(Beginning of Supplied material)
--- src/rtl/prbs_pkg.sv ---
// Shared types and constants for the PRBS15 BER run sequencer
// and its generator/checker pair.
package prbs_pkg;

  localparam int CNT_W_DEF = 32;

  typedef logic [2:0] state_t;

  localparam state_t S_IDLE  = 3'd0;
  localparam state_t S_RESET = 3'd1;
  localparam state_t S_WAIT  = 3'd2;
  localparam state_t S_MEAS  = 3'd3;
  localparam state_t S_STOP  = 3'd4;
  localparam state_t S_DONE  = 3'd5;

  typedef struct packed {
    logic timeout_err;
    logic lock_lost;
    logic aborted;
  } flags_t;

  // x^15 + x^14 + 1
  localparam int          PRBS15_LEN  = 15;
  localparam logic [14:0] PRBS15_POLY = 15'h6000;
  localparam logic [14:0] PRBS15_SEED = 15'h7FFF;

  function automatic logic [14:0] prbs15_step(
    input logic [14:0] s
  );
    return {s[13:0], s[14] ^ s[13]};
  endfunction

endpackage

--- src/rtl/prbs_ber_sequencer_if.sv ---
// Control/status and link-side bundle of the BER run sequencer.
// master = software + checker side, slave = sequencer.
interface prbs_ber_sequencer_if
  import prbs_pkg::*;
#(
  parameter int CNT_W = CNT_W_DEF
);
  logic             start;
  logic             abort;
  logic [CNT_W-1:0] window_cycles;
  logic [15:0]      lock_timeout;
  logic             locked;
  logic [CNT_W-1:0] bit_errors;
  logic             prbs_reset;
  logic             ber_stop;
  logic             busy;
  logic             done;
  logic             timeout_err;
  logic             lock_lost;
  logic             aborted;
  logic [CNT_W-1:0] error_count;
  logic [CNT_W-1:0] cycles_run;

  modport master (
    output start, abort, window_cycles,
    output lock_timeout, locked, bit_errors,
    input  prbs_reset, ber_stop, busy, done,
    input  timeout_err, lock_lost, aborted,
    input  error_count, cycles_run
  );

  modport slave (
    input  start, abort, window_cycles,
    input  lock_timeout, locked, bit_errors,
    output prbs_reset, ber_stop, busy, done,
    output timeout_err, lock_lost, aborted,
    output error_count, cycles_run
  );
endinterface

--- src/rtl/prbs_ber_window_cnt.sv ---
// Loadable up/down counter, floor at 0, saturating at all-ones,
// with a programmable terminal-count compare.
module prbs_ber_window_cnt #(
  parameter int W = 32
) (
  input  logic         clk,
  input  logic         reset_n,
  input  logic         load_i,
  input  logic [W-1:0] load_val_i,
  input  logic         inc_i,
  input  logic         dec_i,
  input  logic [W-1:0] tc_val_i,
  output logic [W-1:0] cnt_o,
  output logic         tc_o
);
  localparam logic [W-1:0] ONE = W'(1);

  logic [W-1:0] cnt_q, cnt_d;

  always_comb begin
    cnt_d = cnt_q;
    if (load_i)
      cnt_d = load_val_i;
    else if (dec_i && cnt_q != '0)
      cnt_d = cnt_q - ONE;
    else if (inc_i && !(&cnt_q))
      cnt_d = cnt_q + ONE;
  end

  always_ff @(posedge clk) begin
    if (!reset_n)
      cnt_q <= '0;
    else
      cnt_q <= cnt_d;
  end

  assign cnt_o = cnt_q;
  assign tc_o  = (cnt_q == tc_val_i);
endmodule

--- src/rtl/prbs_ber_sequencer.sv ---
// Run-control FSM for one PRBS15 loopback lane: reset, lock,
// timed measurement window, stop/settle and error-delta latch.
module prbs_ber_sequencer
  import prbs_pkg::*;
#(
  parameter int RST_CYCLES  = 8,
  parameter int STOP_SETTLE = 4,
  parameter int CNT_W       = CNT_W_DEF
) (
  input logic                 clk,
  input logic                 reset_n,
  prbs_ber_sequencer_if.slave bus
);
  localparam logic [CNT_W-1:0] ONE    = CNT_W'(1);
  localparam logic [CNT_W-1:0] RST_LD =
    CNT_W'(RST_CYCLES - 1);
  localparam logic [CNT_W-1:0] STP_LD =
    CNT_W'(STOP_SETTLE - 1);

  state_t           state_q, state_d;
  flags_t           flags_q, flags_d;
  logic [CNT_W-1:0] base_q, base_d;
  logic [CNT_W-1:0] err_q, err_d;
  logic             stop_q, stop_d;

  logic             ph_load, ph_inc, ph_dec, ph_tc;
  logic [CNT_W-1:0] ph_val, ph_tcv, ph_cnt;
  logic             cr_load, cr_inc, cr_tc;
  logic [CNT_W-1:0] cr_cnt;
  logic             win_end;

  // One counter serves RESET (down), WAIT_LOCK (up), STOP (down)
  assign ph_tcv = (state_q == S_WAIT)
                ? CNT_W'(bus.lock_timeout) - ONE
                : '0;

  prbs_ber_window_cnt #(.W(CNT_W)) u_phase (
    .clk        (clk),
    .reset_n    (reset_n),
    .load_i     (ph_load),
    .load_val_i (ph_val),
    .inc_i      (ph_inc),
    .dec_i      (ph_dec),
    .tc_val_i   (ph_tcv),
    .cnt_o      (ph_cnt),
    .tc_o       (ph_tc)
  );

  prbs_ber_window_cnt #(.W(CNT_W)) u_run (
    .clk        (clk),
    .reset_n    (reset_n),
    .load_i     (cr_load),
    .load_val_i ('0),
    .inc_i      (cr_inc),
    .dec_i      (1'b0),
    .tc_val_i   (bus.window_cycles - ONE),
    .cnt_o      (cr_cnt),
    .tc_o       (cr_tc)
  );

  assign win_end = (bus.window_cycles != '0) && cr_tc;

  always_comb begin
    state_d = state_q;
    flags_d = flags_q;
    base_d  = base_q;
    err_d   = err_q;
    ph_load = 1'b0;
    ph_val  = '0;
    ph_inc  = 1'b0;
    ph_dec  = 1'b0;
    cr_load = 1'b0;
    cr_inc  = 1'b0;
    unique case (1'b1)
      (state_q == S_IDLE): begin
        if (bus.start && !bus.abort) begin
          state_d = S_RESET;
          flags_d = '0;
          err_d   = '0;
          cr_load = 1'b1;
          ph_load = 1'b1;
          ph_val  = RST_LD;
        end
      end
      (state_q == S_RESET): begin
        if (bus.abort) begin
          state_d         = S_DONE;
          flags_d.aborted = 1'b1;
        end else if (ph_tc) begin
          state_d = S_WAIT;
          ph_load = 1'b1;
        end else begin
          ph_dec = 1'b1;
        end
      end
      (state_q == S_WAIT): begin
        if (bus.abort) begin
          state_d         = S_DONE;
          flags_d.aborted = 1'b1;
        end else if (bus.locked) begin
          state_d = S_MEAS;
          base_d  = bus.bit_errors;
          cr_load = 1'b1;
        end else if (bus.lock_timeout != '0 && ph_tc) begin
          state_d             = S_STOP;
          flags_d.timeout_err = 1'b1;
          ph_load             = 1'b1;
          ph_val              = STP_LD;
        end else begin
          ph_inc = 1'b1;
        end
      end
      (state_q == S_MEAS): begin
        // a cycle with lock low is never counted
        cr_inc = bus.locked;
        if (bus.abort || !bus.locked || win_end) begin
          state_d = S_STOP;
          ph_load = 1'b1;
          ph_val  = STP_LD;
          if (bus.abort)
            flags_d.aborted = 1'b1;
          else if (!bus.locked)
            flags_d.lock_lost = 1'b1;
        end
      end
      (state_q == S_STOP): begin
        if (ph_tc) begin
          state_d = S_DONE;
          if (!flags_q.timeout_err)
            err_d = bus.bit_errors - base_q;
        end else begin
          ph_dec = 1'b1;
        end
      end
      (state_q == S_DONE): state_d = S_IDLE;
      default:             state_d = S_IDLE;
    endcase
    // stop stays up through DONE only when a STOP phase ran
    stop_d = (state_d == S_STOP)
          || (state_d == S_DONE && state_q == S_STOP);
  end

  always_ff @(posedge clk) begin
    if (!reset_n) begin
      state_q <= S_IDLE;
      flags_q <= '0;
      base_q  <= '0;
      err_q   <= '0;
      stop_q  <= 1'b0;
    end else begin
      state_q <= state_d;
      flags_q <= flags_d;
      base_q  <= base_d;
      err_q   <= err_d;
      stop_q  <= stop_d;
    end
  end

  assign bus.prbs_reset  = !(state_q == S_WAIT
                          || state_q == S_MEAS
                          || state_q == S_STOP);
  assign bus.ber_stop    = stop_q;
  assign bus.busy        = (state_q != S_IDLE);
  assign bus.done        = (state_q == S_DONE);
  assign bus.timeout_err = flags_q.timeout_err;
  assign bus.lock_lost   = flags_q.lock_lost;
  assign bus.aborted     = flags_q.aborted;
  assign bus.error_count = err_q;
  assign bus.cycles_run  = cr_cnt;
endmodule
--- src/flat_wrapper.sv ---
// flat-port wrapper written by rule: the top's interface ports become plain ports
module prbs_ber_sequencer_flat import prbs_pkg::*;
#(
  parameter int RST_CYCLES  = 8,
  parameter int STOP_SETTLE = 4,
  parameter int CNT_W       = CNT_W_DEF
)
  (clk, reset_n, bus_start, bus_abort, bus_window_cycles, bus_lock_timeout, bus_locked, bus_bit_errors, bus_prbs_reset, bus_ber_stop, bus_busy, bus_done, bus_timeout_err, bus_lock_lost, bus_aborted, bus_error_count, bus_cycles_run);
  prbs_ber_sequencer_if #(.CNT_W(CNT_W)) bus_i ();
  input logic clk;
  input logic reset_n;
  input wire logic [$bits(bus_i.start)-1:0] bus_start;
  input wire logic [$bits(bus_i.abort)-1:0] bus_abort;
  input wire logic [$bits(bus_i.window_cycles)-1:0] bus_window_cycles;
  input wire logic [$bits(bus_i.lock_timeout)-1:0] bus_lock_timeout;
  input wire logic [$bits(bus_i.locked)-1:0] bus_locked;
  input wire logic [$bits(bus_i.bit_errors)-1:0] bus_bit_errors;
  output wire logic [$bits(bus_i.prbs_reset)-1:0] bus_prbs_reset;
  output wire logic [$bits(bus_i.ber_stop)-1:0] bus_ber_stop;
  output wire logic [$bits(bus_i.busy)-1:0] bus_busy;
  output wire logic [$bits(bus_i.done)-1:0] bus_done;
  output wire logic [$bits(bus_i.timeout_err)-1:0] bus_timeout_err;
  output wire logic [$bits(bus_i.lock_lost)-1:0] bus_lock_lost;
  output wire logic [$bits(bus_i.aborted)-1:0] bus_aborted;
  output wire logic [$bits(bus_i.error_count)-1:0] bus_error_count;
  output wire logic [$bits(bus_i.cycles_run)-1:0] bus_cycles_run;
  assign bus_i.start = bus_start;
  assign bus_i.abort = bus_abort;
  assign bus_i.window_cycles = bus_window_cycles;
  assign bus_i.lock_timeout = bus_lock_timeout;
  assign bus_i.locked = bus_locked;
  assign bus_i.bit_errors = bus_bit_errors;
  assign bus_prbs_reset = bus_i.prbs_reset;
  assign bus_ber_stop = bus_i.ber_stop;
  assign bus_busy = bus_i.busy;
  assign bus_done = bus_i.done;
  assign bus_timeout_err = bus_i.timeout_err;
  assign bus_lock_lost = bus_i.lock_lost;
  assign bus_aborted = bus_i.aborted;
  assign bus_error_count = bus_i.error_count;
  assign bus_cycles_run = bus_i.cycles_run;
  prbs_ber_sequencer #(.RST_CYCLES(RST_CYCLES), .STOP_SETTLE(STOP_SETTLE), .CNT_W(CNT_W)) u_core (.clk(clk), .reset_n(reset_n), .bus(bus_i));
endmodule
--- config.mk ---
export PLATFORM = sky130hd
export DESIGN_NAME = prbs_ber_sequencer_flat
export DESIGN_NICKNAME = d
export VERILOG_FILES = /design/src/rtl/prbs_pkg.sv /design/src/rtl/prbs_ber_sequencer_if.sv /design/src/rtl/prbs_ber_window_cnt.sv /design/src/rtl/prbs_ber_sequencer.sv /design/src/flat_wrapper.sv
export SDC_FILE = /design/constraint.sdc
export NUM_CORES = 1
export LEC_CHECK = 0
export ABC_CLOCK_PERIOD_IN_PS = 22700
export BUFFER_PORTS_ARGS = -buffer_cell sky130_fd_sc_hd__buf_2
export CAP_MARGIN = 10
export CORE_MARGIN = 2
export CORE_UTILIZATION = 62
export DETAILED_ROUTE_END_ITERATION = 10
export PLACE_DENSITY = 0.95
export SLEW_MARGIN = 20
export SYNTH_ARGS = -nofsm -noshare
export SYNTH_HDL_FRONTEND = slang
export SYNTH_SLANG_ARGS = --single-unit
--- constraint.sdc ---
create_clock -name clk -period 22.7 [get_ports clk]
set_input_delay 4.54 -clock clk [delete_from_list [all_inputs] [get_ports clk]]
set_output_delay 4.54 -clock clk [all_outputs]
set_load 0.05 [all_outputs]
# Word-level counts from Yosys, hierarchy flattened

Index checks and enable logic that the tools add are counted.

Add/sub/neg operators: 6
Eq/ne operators: 18
Multiplexer cells: 53
Bitwise logic cells: 2
Reduce and logical (&&, ||, !) cells: 36

Operators by type and width:

| kind                                                                 | count |
|---|---|
| 32-bit 2-to-1 mux                                                    | 8 |
| 32-bit case mux with 3 select lines                                  | 1 |
| 32-bit by 1-bit adder with 32-bit output, second input constant      | 2 |
| 32-bit == test                                                       | 2 |
| 32-bit case mux with 2 select lines                                  | 1 |
| 32-bit AND reduction                                                 | 2 |
| 32-bit nonzero test                                                  | 2 |
| 32-bit by 1-bit subtractor with 32-bit output, second input constant | 2 |
| 32-bit subtractor                                                    | 1 |
| 3-bit 2-to-1 mux                                                     | 10 |
| 1-bit 2-to-1 mux                                                     | 22 |
| 16-bit by 1-bit subtractor with 17-bit output, second input constant | 1 |
| 2-bit inequality test, second input constant                         | 8 |
| 16-bit nonzero test                                                  | 1 |
| 3-bit case mux with 5 select lines                                   | 1 |
| 3-bit == test, second input constant                                 | 4 |
| 5-bit AND reduction                                                  | 2 |
| 3-bit nonzero test                                                   | 3 |
| 2-bit 2-to-1 mux                                                     | 4 |
| 1-bit case mux with 2 select lines                                   | 4 |
| 1-bit logical AND                                                    | 7 |
| 3-bit by 2-bit == test with 1-bit output, second input constant      | 2 |
| 3-bit AND reduction                                                  | 2 |
| 2-bit nonzero test                                                   | 3 |
| other kinds (10)                                                     | 20 |

Register bits after elaboration: 135
Bits of input ports: 85
Output and inout bits: 71
Logic and storage cells: 124

# Depth between registers and ports, before layout

Depth after elaboration: 12
Gate-level depth with buffers: 18
Mapped depth without buffers: 16

# Hierarchy

From an unflattened synthesis, not the netlist that was laid out.

Cells, all modules: 1630
Area total of the unflattened synthesis: 12196.7 um^2

By module, submodules not included:

| module              | times used | cells each | area an instance (um^2) | sequential area each (um^2) |
|---|---|---|---|---|
| prbs_ber_window_cnt | 2          | 451        | 3419.5                  | 640.6 |
| prbs_ber_sequencer  | 1          | 728        | 5357.6                  | 1421.4 |

# Worst setup path after synthesis

OpenSTA, ideal clock, no wires.

Path type: input -> register
Start point: input port bus_abort
End point: register u_core.u_phase.cnt_q[30], in the netlist u_core.u_phase.cnt_o[30]
Library setup time: 0.074 ns
Arrival time: 10.155 ns
Required time: 22.626 ns
Setup slack: 12.471 ns
Cell stages on the path: 15
Buffers on the path: 1
Cells stage by stage: clkbuf_1 -> or2_2 -> a221oi_1 -> ha_1 -> a21o_1 -> a221oi_1 -> o21ai_0 -> a31o_2 -> nand3_1 -> a41oi_1 -> a2111oi_0 -> nor2_1 -> nor4_1 -> o311ai_0 -> a31oi_1

Cells in the longest elaborated chain, start to end: 5
Elaborated cells between the ends (all ways): 18
Classes of those cells: mux (11); reduce/logical (7)

RTL lines:

| element                                                                  | RTL line                                            | text |
|---|---|---|
| start, declared                                                          | flat_wrapper.sv:13                                  | `input wire logic [$bits(bus_i.abort)-1:0] bus_abort;` |
| 1-bit logical OR, or another cell as far along (2 in series)             | prbs_ber_sequencer.sv:116                           | `if (bus.abort \|\| !bus.locked \|\| win_end) begin` |
| 1-bit 2-to-1 mux, or another cell as far along                           | prbs_ber_sequencer.sv:116                           |  |
| 1-bit case mux with 4 select lines or 32-bit 2-to-1 mux (tied branches)  | prbs_ber_sequencer.sv:74, prbs_ber_window_cnt.sv:24 |  |
| 3-bit nonzero test (no source line) or 32-bit 2-to-1 mux (tied branches) | -                                                   |  |
| end signal, assigned                                                     | prbs_ber_window_cnt.sv:34                           | `cnt_q <= cnt_d;` |
| end, declared                                                            | prbs_ber_window_cnt.sv:18                           | `logic [W-1:0] cnt_q, cnt_d;` |

Parallel ways exist; a longest one is shown, timed or not.
A chain may end at the register's enable or synchronous reset.

# Final worst setup path

Start point: input port bus_lock_timeout[0]
End point: register u_core.err_q[3], in the netlist u_core.bus.error_count[3]

Cells in the longest elaborated chain, start to end: 5

RTL lines:

| element                                                           | RTL line                  | text |
|---|---|---|
| start, declared                                                   | flat_wrapper.sv:15        | `input wire logic [$bits(bus_i.lock_timeout)-1:0] bus_lock_timeout;` |
| 16-bit by 1-bit subtractor with 17-bit output                     | prbs_ber_sequencer.sv:34  | `? CNT_W'(bus.lock_timeout) - ONE` |
| 32-bit 2-to-1 mux                                                 | prbs_ber_sequencer.sv:34  |  |
| 32-bit == test                                                    | prbs_ber_window_cnt.sv:38 | `assign tc_o = (cnt_q == tc_val_i);` |
| 2-bit by 1-bit inequality test with 1-bit output (no source line) | -                         |  |
| 4-bit AND reduction (no source line)                              | -                         |  |
| end signal, assigned                                              | prbs_ber_sequencer.sv:154 | `err_q <= err_d;` |
| end, declared                                                     | prbs_ber_sequencer.sv:23  | `logic [CNT_W-1:0] err_q, err_d;` |

No other way between the ends.

==> flow_summary.yaml <==
worst_hold_path:
  min_path_type: "register to register"
detailed_routing:
  drt_wl_total_mm: 29.50
  vias_per_cell: 6.491
  routedWlPerCell_um: 17.62
  vias: 10870
  ant_nets: 0
  drc: 0
  drtIter0Drc: 931
  first_pass_iters: 5
pwr:
  ir_drop_mv: 0.07447
  powerDensity_nw_per_um2: 79.10
  pwr-share-seq_pct: 29.9
  p_clk_share_pct: 30.8
  sw_frac_of_total_pct: 40.08
  p_int_mw: 0.5529
  power_mw: 0.9227
  leakagePower_nw: 4.758
  combPwrFrac_pct: 39.4
  p_sw_mw: 0.3698
floorplanning:
  ios: 156
  die-area_sq_um: 17520
  coreArea_sq_um: 16000
  die_y_um: 132.4
  die_w_um: 132.4
  rows: 46
  start_util_pct: 63.83
final_layout:
  final_net_count: 1595
  seq_area_sq_um: 2703
  drive_gt1_share_pct: 15.17
  utilization_pct: 72.90
  num-fill-cells: 1162
  multi_input_area_sq_um: 7049
  area_delta_synth_final_pct: 14.21
synth:
  async_reset_ff_share_pct: 0
  synth_top_area_share_pct: 26.46
  avgSynthCellArea_sq_um: 7.720
  yosysSeqAreaShare_pct: 26.46
  synth_area_leaders: "dfxtp_1 26%, ha_1 7.8%, xnor2_1 5.8%, nor2_1 5.1%, nand2_1 5.0%"
  synthesis.nets: 1474
  syn_inst: 1323
  yosysTopAreaCell: "dfxtp_1"
  yosysWarnings: 0
  syn_area_sq_um: 10210
  synth_top_flop_cell: "dfxtp_1"
  ys_ff_latch: 135
  synth_edf_count: 0
  synth.distinct_cells: 77
worst_setup_path:
  cp_max_fo: 32
  cp_common_cell: "or4b_1"
  slowest_stage: "nand2_1"
  start_kind: "input pin"
  endpoint_kind: "register"
  critPathKind: "input pin to register"
  cp_cell_sequence: "buf_2 > inv_1 > ha_1 > or4b_1 > nor4_4 > xnor2_1 > or4b_1 > o22ai_1 > o21ai_1 > or4b_4 > o21ai_0 > nand2_1 > a22oi_1 > nor2_1"
  critPathRequiredTime_ns: 22.99
  arrival_ns: 9.00
  critPathMaxStageDelay_ns: 0.65
clock_network:
  path_clk_slew_ns: 0.06
  cts_buffers: 17
  post_cts_resized: 0
  cts_hold_buf: 0
  cts_htree_levels: 4
  cts_root_buf: "clkbuf_16"
  cts.sinks: 135
  clk_latency_ns: 0.44
  cts_setup_buffers: 0
  cts_tree: "done"
  clockBufferDepth: 2
global_routing:
  grt_max_degree: 66
  grt_pass1_vias: 10340
  grt_pass1_wl_mm: 48.85
  antenna_found_initial: 1
  grt.overflow.total: 0
  track_usage_pct: 33.43
sta:
  min_period_over_period_pct: 38.40
  tns_ns: 0
  hold_violations: 0
  fin_crit_ns: 8.717
  setup_violations: 0
  max_freq_mhz: 114.7
  slew_viol_final: 0
  worstMarginPinSlew_ns: 1.118
  rsz0062_at_grt: "false"
  slew_headroom_pct: 25.30
  hold_ws_ns: 0.4555
  skew_ns: 0.006560
placement:
  hpwlAfterDp_mm: 20.39
  gp_congestion: 0.9455
  port_buffers: 155
status:
  outcome: "completed"
run:
  max_cap_viol_count: 0
metal layers:
metal	vias to the layer above	global-route usage, %	wire (um)
li1	5038	-	-
met1	5022	40.34	11520
met2	645	55.81	14100
met3	161	5.613	2263
met4	0	20.13	1611
met5	-	0	0
worst max-delay path, delay by kind of cell:
family	cells	cell delay (ns)
simple gates	6	2.85
buf+inv	2	0.23
compound gates	4	0.98
xor+xnor	1	0.17
fa+ha+maj	1	0.21
sequential cells by signal, indices dropped and copies added, names as in the netlist:
signal / cells
u_core.base_q: 32
u_core.bus.aborted: 1
u_core.bus.ber_stop: 1
u_core.bus.timeout_err: 1
u_core.bus.lock_lost: 1
u_core.state_q: 3
u_core.u_phase.cnt_o: 32
u_core.bus.error_count: 32
u_core.u_run.cnt_o: 32
cells by family after synthesis:
| kind of cell | synth area share [%] |
|---|---|
| buffers and inverters | 4.765 |
| XOR/XNOR | 11.03 |
| multiplexers | 3.234 |
| flip-flops | 26.46 |
| AO/OA/AOI/OAI | 20.54 |
| AND/OR/NAND/NOR | 25.74 |
| adder cells (fa/ha/maj) | 8.232 |
layout by cell type, fill, tap and decap left out, types with 5 or more instances in the layout:
cell	instances
a211o_1	5
a211oi_1	11
a21o_1	28
a21oi_1	98
a22oi_1	25
a31oi_1	16
a32oi_1	5
and2_1	7
and3_1	15
buf_2	155
buf_4	6
clkbuf_16	17
dfxtp_1	135
ha_1	64
inv_1	58
mux2i_1	33
nand2_1	136
nand2b_1	7
nand3_1	40
nand3b_1	6
nand4_1	29
nor2_1	138
nor2b_1	15
nor3_1	33
nor3b_1	7
nor4_1	22
o211ai_1	13
o21a_1	10
o21ai_0	47
o21bai_1	10
o31ai_1	6
or2_2	9
or3_1	15
or4_1	14
or4b_1	5
xnor2_1	68
xor2_1	58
(End of Supplied material)
#### To do
Nothing but the lines holding the word "family" should be returned from the listing above.

#### Task answer
family	cells	cell delay (ns)
cells by family after synthesis:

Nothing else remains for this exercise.